=== Data excerpts ===
**config.mk**
```make
export PLATFORM = sky130hd
export DESIGN_NAME = hntg_back
export DESIGN_NICKNAME = d
export VERILOG_FILES = /design/src/hdl/hntg_pkg.sv /design/src/hdl/hntg_back.sv
export SDC_FILE = /design/constraint.sdc
export NUM_CORES = 2
export LEC_CHECK = 0
export BUFFER_PORTS_ARGS = -buffer_cell sky130_fd_sc_hd__buf_2
export CAP_MARGIN = 20
export CORE_MARGIN = 4
export CORE_UTILIZATION = 35
export DETAILED_ROUTE_END_ITERATION = 16
export GPL_TIMING_DRIVEN = 0
export SETUP_SLACK_MARGIN = 0.4
export SYNTH_ARGS = -nofsm -noshare
export SYNTH_HDL_FRONTEND = slang
export SYNTH_SLANG_ARGS = --single-unit
export TNS_END_PERCENT = 20
```
**constraint.sdc**
```tcl
create_clock -name i_clk -period 22.6 [get_ports i_clk]
set_input_delay 3.39 -clock i_clk [delete_from_list [all_inputs] [get_ports i_clk]]
set_output_delay 3.39 -clock i_clk [all_outputs]
set_load 0.02 [all_outputs]
```
**src/hdl/hntg_pkg.sv**
```systemverilog
// hntg_pkg: shared types, constants and helpers for the hash noise terrain grid
// holds the queue word layout, the result word layout and the back end state type
// no dependencies
package hntg_pkg;

    // grid limits
    localparam int MAX_WIDTH  = 256;
    localparam int MAX_HEIGHT = 256;

    // field widths
    localparam int COL_W  = 8;
    localparam int ROW_W  = 8;
    localparam int SIZE_W = 9;
    localparam int ID_W   = 17;
    localparam int WORD_W = 64;

    localparam logic [SIZE_W-1:0] MAX_W_SZ = SIZE_W'(MAX_WIDTH);
    localparam logic [SIZE_W-1:0] MAX_H_SZ = SIZE_W'(MAX_HEIGHT);

    // mixer constants
    localparam logic [WORD_W-1:0] MIX_X      = 64'h9E37_79B9_7F4A_7C15;
    localparam logic [WORD_W-1:0] MIX_A      = 64'hBF58_476D_1CE4_E5B9;
    localparam logic [WORD_W-1:0] MIX_Y      = 64'h94D0_49BB_1331_11EB;
    localparam logic [WORD_W-1:0] SPAWN_SALT = 64'hA5B3_5705_893B_9ADF;
    localparam int                SHIFT_A    = 30;
    localparam int                SHIFT_B    = 31;

    // configuration register indexes
    typedef logic [2:0] t_cfg_idx;
    localparam t_cfg_idx CFG_SEED        = 3'd0;
    localparam t_cfg_idx CFG_SOIL_THR    = 3'd1;
    localparam t_cfg_idx CFG_SPAWN_DENS  = 3'd2;
    localparam t_cfg_idx CFG_GRID_WIDTH  = 3'd3;
    localparam t_cfg_idx CFG_GRID_HEIGHT = 3'd4;

    // result kinds
    localparam logic KIND_CELL     = 1'b0;
    localparam logic KIND_FALLBACK = 1'b1;

    // queue between front and back
    localparam int Q_DEPTH = 2;
    localparam int Q_AW    = $clog2(Q_DEPTH);

    typedef struct packed {
        logic [COL_W-1:0]  x;
        logic [ROW_W-1:0]  y;
        logic [SIZE_W-1:0] w;
        logic              fresh;
        logic              grid_end;
    } t_cell_req;

    typedef struct packed {
        logic             kind;
        logic [ID_W-1:0]  cell_id;
        logic [COL_W-1:0] cell_x;
        logic [ROW_W-1:0] cell_y;
        logic             soil;
        logic             spawn;
        logic             link_left;
        logic             link_up;
        logic             grid_end;
        logic             last;
    } t_cell_res;

    typedef enum logic [2:0] {
        B_IDLE,
        B_MIX,
        B_MUL0,
        B_MUL1,
        B_MUL2,
        B_FIN,
        B_EVAL,
        B_FALLBACK
    } t_back_state;

    // zero reads as one, above the limit saturates
    function automatic logic [SIZE_W-1:0] clamp_size(input logic [SIZE_W-1:0] v,
                                                     input logic [SIZE_W-1:0] lim);
        logic [SIZE_W-1:0] r;
        if (v == '0) begin
            r = SIZE_W'(1);
        end else if (v > lim) begin
            r = lim;
        end else begin
            r = v;
        end
        return r;
    endfunction

endpackage

```
**src/hdl/hntg_back.sv**
```systemverilog
// hntg_back: hashes each cell, tracks soil neighbours, best score and spawns
// uses one shared 32x32 multiplier and a 1-bit row memory; owns the output register
// depends on hntg_pkg
module hntg_back
    import hntg_pkg::*;
(
    input  logic              i_clk,
    input  logic              i_rst_n,
    input  logic [WORD_W-1:0] i_seed,
    input  logic [WORD_W-1:0] i_soil_thr,
    input  logic [WORD_W-1:0] i_spawn_dens,
    input  t_cell_req         i_head,
    input  logic              i_empty,
    output logic              o_pop,
    output logic              o_out_valid,
    input  logic              i_out_ready,
    output t_cell_res         o_out
);

    t_back_state r_state, n_state;

    // cell under work
    logic [COL_W-1:0]  r_x;
    logic [ROW_W-1:0]  r_y;
    logic [SIZE_W-1:0] r_w;
    logic [ID_W-1:0]   r_id;
    logic              r_end;
    logic [WORD_W-1:0] r_xm, r_ym;
    logic              r_pass;

    // hash datapath
    logic [WORD_W-1:0] r_m, r_p, r_raw, r_score;
    logic [31:0]       r_hi;

    // neighbour and tracking state
    logic              r_above_mem [MAX_WIDTH];
    logic              r_above_q;
    logic              r_left;
    logic [WORD_W-1:0] r_best_score;
    logic [COL_W-1:0]  r_best_x;
    logic [ROW_W-1:0]  r_best_y;
    logic              r_best_valid;
    logic              r_spawn_seen;

    logic              r_out_valid;
    t_cell_res         r_out;

    logic              out_free, load_fire, eval_fire, fb_fire;
    logic [WORD_W-1:0] salt_seed, v0, mixed, fin_sum, fin_hash;
    logic [31:0]       mul_a, mul_b;
    logic [WORD_W-1:0] mul_p;
    logic [ID_W-1:0]   fb_id;
    logic              soil, spawn, take_best, ss_n, bv_n, fallback, ll, lu;

    assign out_free    = !r_out_valid || i_out_ready;
    assign o_out_valid = r_out_valid;
    assign o_out       = r_out;
    assign o_pop       = load_fire;

    // next state
    always_comb begin
        n_state = r_state;
        case (r_state)
            B_IDLE:     if (!i_empty) n_state = B_MIX;
            B_MIX:      n_state = B_MUL0;
            B_MUL0:     n_state = B_MUL1;
            B_MUL1:     n_state = B_MUL2;
            B_MUL2:     n_state = B_FIN;
            B_FIN:      n_state = r_pass ? B_EVAL : B_MIX;
            B_EVAL:     if (out_free) n_state = fallback ? B_FALLBACK : B_IDLE;
            B_FALLBACK: if (out_free) n_state = B_IDLE;
            default:    n_state = B_IDLE;
        endcase
    end

    // control outputs
    always_comb begin
        load_fire = 1'b0;
        eval_fire = 1'b0;
        fb_fire   = 1'b0;
        case (r_state)
            B_IDLE:     load_fire = !i_empty;
            B_EVAL:     eval_fire = out_free;
            B_FALLBACK: fb_fire   = out_free;
            default:    ;
        endcase
    end

    // datapath
    always_comb begin
        salt_seed = r_pass ? (i_seed ^ SPAWN_SALT) : i_seed;
        v0        = salt_seed + r_xm;
        mixed     = v0 ^ (v0 >> SHIFT_A);

        // low 64 bits of m * MIX_A over three partial products
        mul_a = (r_state == B_MUL1) ? r_m[63:32] : r_m[31:0];
        mul_b = (r_state == B_MUL2) ? MIX_A[63:32] : MIX_A[31:0];
        mul_p = 64'(mul_a) * 64'(mul_b);

        fin_sum  = r_p + {r_hi, 32'b0} + r_ym;
        fin_hash = fin_sum ^ (fin_sum >> SHIFT_B);

        soil      = r_raw >= i_soil_thr;
        spawn     = soil && (r_score <= i_spawn_dens);
        take_best = soil && (!r_best_valid || (r_score > r_best_score));
        ss_n      = r_spawn_seen || spawn;
        bv_n      = r_best_valid || soil;
        fallback  = r_end && !ss_n && bv_n;
        ll        = soil && (r_x != '0) && r_left;
        lu        = soil && (r_y != '0) && r_above_q;

        // fallback id uses the width of the final cell
        fb_id = ID_W'(r_best_y) * ID_W'(r_w) + ID_W'(r_best_x) + ID_W'(2);
    end

    // control registers
    always_ff @(posedge i_clk) begin
        if (!i_rst_n) begin
            r_state      <= B_IDLE;
            r_out_valid  <= 1'b0;
            r_left       <= 1'b0;
            r_best_valid <= 1'b0;
            r_spawn_seen <= 1'b0;
            r_best_score <= '0;
            r_best_x     <= '0;
            r_best_y     <= '0;
        end else begin
            r_state <= n_state;
            if (eval_fire || fb_fire) begin
                r_out_valid <= 1'b1;
            end else if (i_out_ready) begin
                r_out_valid <= 1'b0;
            end
            if (load_fire && i_head.fresh) begin
                // new grid clears tracking
                r_left       <= 1'b0;
                r_best_valid <= 1'b0;
                r_spawn_seen <= 1'b0;
                r_best_score <= '0;
                r_best_x     <= '0;
                r_best_y     <= '0;
            end else if (eval_fire) begin
                r_left       <= soil;
                r_best_valid <= bv_n;
                r_spawn_seen <= ss_n;
                if (take_best) begin
                    r_best_score <= r_score;
                    r_best_x     <= r_x;
                    r_best_y     <= r_y;
                end
            end
        end
    end

    // payload registers
    always_ff @(posedge i_clk) begin
        if (load_fire) begin
            r_x    <= i_head.x;
            r_y    <= i_head.y;
            r_w    <= i_head.w;
            r_end  <= i_head.grid_end;
            r_id   <= ID_W'(i_head.y) * ID_W'(i_head.w) + ID_W'(i_head.x) + ID_W'(2);
            r_xm   <= MIX_X * WORD_W'(i_head.x);
            r_ym   <= MIX_Y * WORD_W'(i_head.y);
            r_pass <= 1'b0;
        end
        case (r_state)
            B_MIX:   r_m  <= mixed;
            B_MUL0:  r_p  <= mul_p;
            B_MUL1:  r_hi <= mul_p[31:0];
            B_MUL2:  r_hi <= r_hi + mul_p[31:0];
            B_FIN: begin
                if (r_pass) begin
                    r_score <= fin_hash;
                end else begin
                    r_raw  <= fin_hash;
                    r_pass <= 1'b1;
                end
            end
            default: ;
        endcase
        if (eval_fire) begin
            r_out.kind      <= KIND_CELL;
            r_out.cell_id   <= r_id;
            r_out.cell_x    <= r_x;
            r_out.cell_y    <= r_y;
            r_out.soil      <= soil;
            r_out.spawn     <= spawn;
            r_out.link_left <= ll;
            r_out.link_up   <= lu;
            r_out.grid_end  <= r_end;
            r_out.last      <= !fallback;
        end else if (fb_fire) begin
            r_out.kind      <= KIND_FALLBACK;
            r_out.cell_id   <= fb_id;
            r_out.cell_x    <= r_best_x;
            r_out.cell_y    <= r_best_y;
            r_out.soil      <= 1'b1;
            r_out.spawn     <= 1'b1;
            r_out.link_left <= 1'b0;
            r_out.link_up   <= 1'b0;
            r_out.grid_end  <= 1'b1;
            r_out.last      <= 1'b1;
        end
    end

    // soil flags of the previous row, one per column
    always_ff @(posedge i_clk) begin
        if (eval_fire) begin
            r_above_mem[r_x] <= soil;
        end
        if (load_fire) begin
            r_above_q <= r_above_mem[i_head.x];
        end
    end

    fallback_after_eval: assert property (@(posedge i_clk) disable iff (!i_rst_n)
        r_state == B_FALLBACK |-> $past(r_state) == B_EVAL || $past(r_state) == B_FALLBACK)
        else $error("fallback entered without a cell result");

    open_word_awaits_fallback: assert property (@(posedge i_clk) disable iff (!i_rst_n)
        r_out_valid && !r_out.last |-> r_state == B_FALLBACK)
        else $error("non-final word without pending fallback");

    eval_has_both_hashes: assert property (@(posedge i_clk) disable iff (!i_rst_n)
        r_state == B_EVAL |-> r_pass)
        else $error("evaluation before salted hash");

endmodule

```
==> metrics.txt <==
# TYPE chip_impl_metric gauge
chip_impl_info{name="result_of_the_run",value="completed"} 1
chip_impl_metric{name="drc_violation_count_after_routing",unit=""} 0
chip_impl_metric{name="fillers",unit=""} 25028
chip_impl_info{name="cts_tree",value="done"} 1
chip_impl_info{name="ys_top_cells_by_area",value="sky130_fd_sc_hd__edfxtp_1, sky130_fd_sc_hd__fa_1, sky130_fd_sc_hd__ha_1, sky130_fd_sc_hd__inv_1, sky130_fd_sc_hd__a21oi_1"} 1
chip_impl_metric{name="worst_pin_slew",unit="ps"} 1160
chip_impl_metric{name="boundaryPins",unit=""} 265
chip_impl_metric{name="synth_mux_area_frac",unit=""} 0.0259
chip_impl_metric{name="cts_setup_buffers",unit=""} 0
chip_impl_metric{name="num_rows",unit=""} 185
chip_impl_metric{name="die_h",unit="um"} 514
chip_impl_info{name="synth.most_common_cell",value="sky130_fd_sc_hd__inv_1"} 1
chip_impl_info{name="startpoint_type",value="register"} 1
chip_impl_metric{name="layout.nets",unit=""} 11493
chip_impl_metric{name="grt_antenna_before_repair",unit=""} 20
chip_impl_metric{name="clock.fmax",unit="GHz"} 0.0752
chip_impl_metric{name="critical_path_required",unit="ps"} 23020
chip_impl_info{name="synthFlopType",value="sky130_fd_sc_hd__edfxtp_1"} 1
chip_impl_metric{name="slew_headroom",unit=""} 0.219
chip_impl_metric{name="final_layout_size_suffix_gt1_frac",unit=""} 0.0674
chip_impl_metric{name="grt_max_degree",unit=""} 131
chip_impl_metric{name="portBuffers",unit=""} 264
chip_impl_metric{name="synthSimpleGateAreaFrac",unit=""} 0.0899
chip_impl_metric{name="postSynthRegisterBits",unit=""} 841
chip_impl_metric{name="synth_fa_ha_area_frac",unit=""} 0.380
chip_impl_metric{name="clk-insertion-delay-late",unit="ps"} 760
chip_impl_info{name="min_path_type",value="register to register"} 1
chip_impl_metric{name="post-route-period-util",unit=""} 0.588
chip_impl_metric{name="vias_per_cell",unit=""} 5.22
chip_impl_metric{name="grt_remaining_overflow",unit=""} 0
chip_impl_metric{name="post-route-min-period",unit="ps"} 13290
chip_impl_metric{name="timing.max_cap.violations",unit=""} 0
chip_impl_info{name="critPathCaptureType",value="register"} 1
chip_impl_metric{name="stdcell_count",unit=""} 12584
chip_impl_metric{name="combined_area_of_all_synthesized_cells",unit="um^2"} 89500
chip_impl_info{name="crit_type",value="register to register"} 1
chip_impl_metric{name="postCtsHoldBufs",unit=""} 0
chip_impl_metric{name="setup-violations-final",unit=""} 0
chip_impl_metric{name="worst_ep_arrival_time",unit="ps"} 13710
chip_impl_metric{name="design.core.area",unit="um^2"} 254000
chip_impl_metric{name="grt_util_all_layers",unit=""} 0.210
chip_impl_metric{name="grt_pass1_wl",unit="um"} 422000
chip_impl_metric{name="yosysUniqueCellTypes",unit=""} 89
chip_impl_metric{name="layout.core_utilization",unit=""} 0.390
chip_impl_metric{name="fp.dieW",unit="um"} 514
chip_impl_metric{name="total_of_cells_resized_after_clock_tree_synthesis",unit=""} 0
chip_impl_metric{name="cts.clk_slew.worst_paths",unit="ps"} 60
chip_impl_metric{name="ctsLongestPathBuffers",unit=""} 3
chip_impl_metric{name="synth-seq-area-share",unit=""} 0.272
chip_impl_metric{name="synth_area_in_compound_gates",unit=""} 0.108
chip_impl_metric{name="routed_wl",unit="um"} 281000
chip_impl_metric{name="dr.first_iter.drc_count",unit=""} 5430
chip_impl_metric{name="finalWeightedCongestion",unit=""} 0.958
chip_impl_metric{name="initial_utilization",unit=""} 0.352
chip_impl_metric{name="routed_wire_length_per_instance",unit="um"} 22.3
chip_impl_metric{name="per_instance_average_area_after_synthesis",unit="um^2"} 10.3
chip_impl_metric{name="synth.top_cell.area_share",unit=""} 0.252
chip_impl_info{name="yosys-top-cells-count",value="sky130_fd_sc_hd__inv_1, sky130_fd_sc_hd__ha_1, sky130_fd_sc_hd__fa_1"} 1
chip_impl_metric{name="h-tree-depth",unit=""} 3
chip_impl_metric{name="tritoncts.num_buffers",unit=""} 92
chip_impl_info{name="dominant_combinational_cell_family_by_area_after_synthesis",value="adder cells"} 1
chip_impl_info{name="setup_repair_after_global_routing_missed_its_margin",value="no"} 1
chip_impl_metric{name="crit_path_max_incr_delay",unit="ps"} 830
chip_impl_metric{name="design.die.area",unit="um^2"} 264000
chip_impl_metric{name="cts.sinks",unit=""} 841
chip_impl_info{name="critPathSlowestCell",value="sky130_fd_sc_hd__clkbuf_1"} 1
chip_impl_info{name="root_buffer",value="sky130_fd_sc_hd__clkbuf_16"} 1
chip_impl_metric{name="vias",unit=""} 65637
chip_impl_metric{name="areaGrowthSynthToFinish",unit="%"} 10.7
chip_impl_metric{name="highest_fanout_seen_on_the_critical_path",unit=""} 10
chip_impl_metric{name="timing_hold_violations_final",unit=""} 0
chip_impl_metric{name="maxSlewViolCount",unit=""} 0
chip_impl_metric{name="grt_pass1_vias",unit=""} 68366
chip_impl_metric{name="post-place-cells",unit=""} 12404
chip_impl_metric{name="count_of_mapped_cells_out_of_synthesis",unit=""} 8703
chip_impl_metric{name="post_synthesis_xor_xnor_area_fraction",unit=""} 0.0463
chip_impl_metric{name="dpl.hpwl",unit="um"} 235000
chip_impl_metric{name="yosysWarnings",unit=""} 0
chip_impl_metric{name="synthArstFlopShare",unit=""} 0
chip_impl_metric{name="post_synth_edffs",unit=""} 752
chip_impl_metric{name="detailedRoute.firstPassIterationCount",unit=""} 8
chip_impl_metric{name="route.antenna.remaining_nets",unit=""} 0
chip_impl_info{name="netlist.top_cell.by_area",value="sky130_fd_sc_hd__edfxtp_1"} 1
chip_impl_metric{name="final.setup_skew",unit="ps"} 87.2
===
■ **Work task**
If a line in the material contains "registers", show it.

■ **Completed task**
    // control registers
    // payload registers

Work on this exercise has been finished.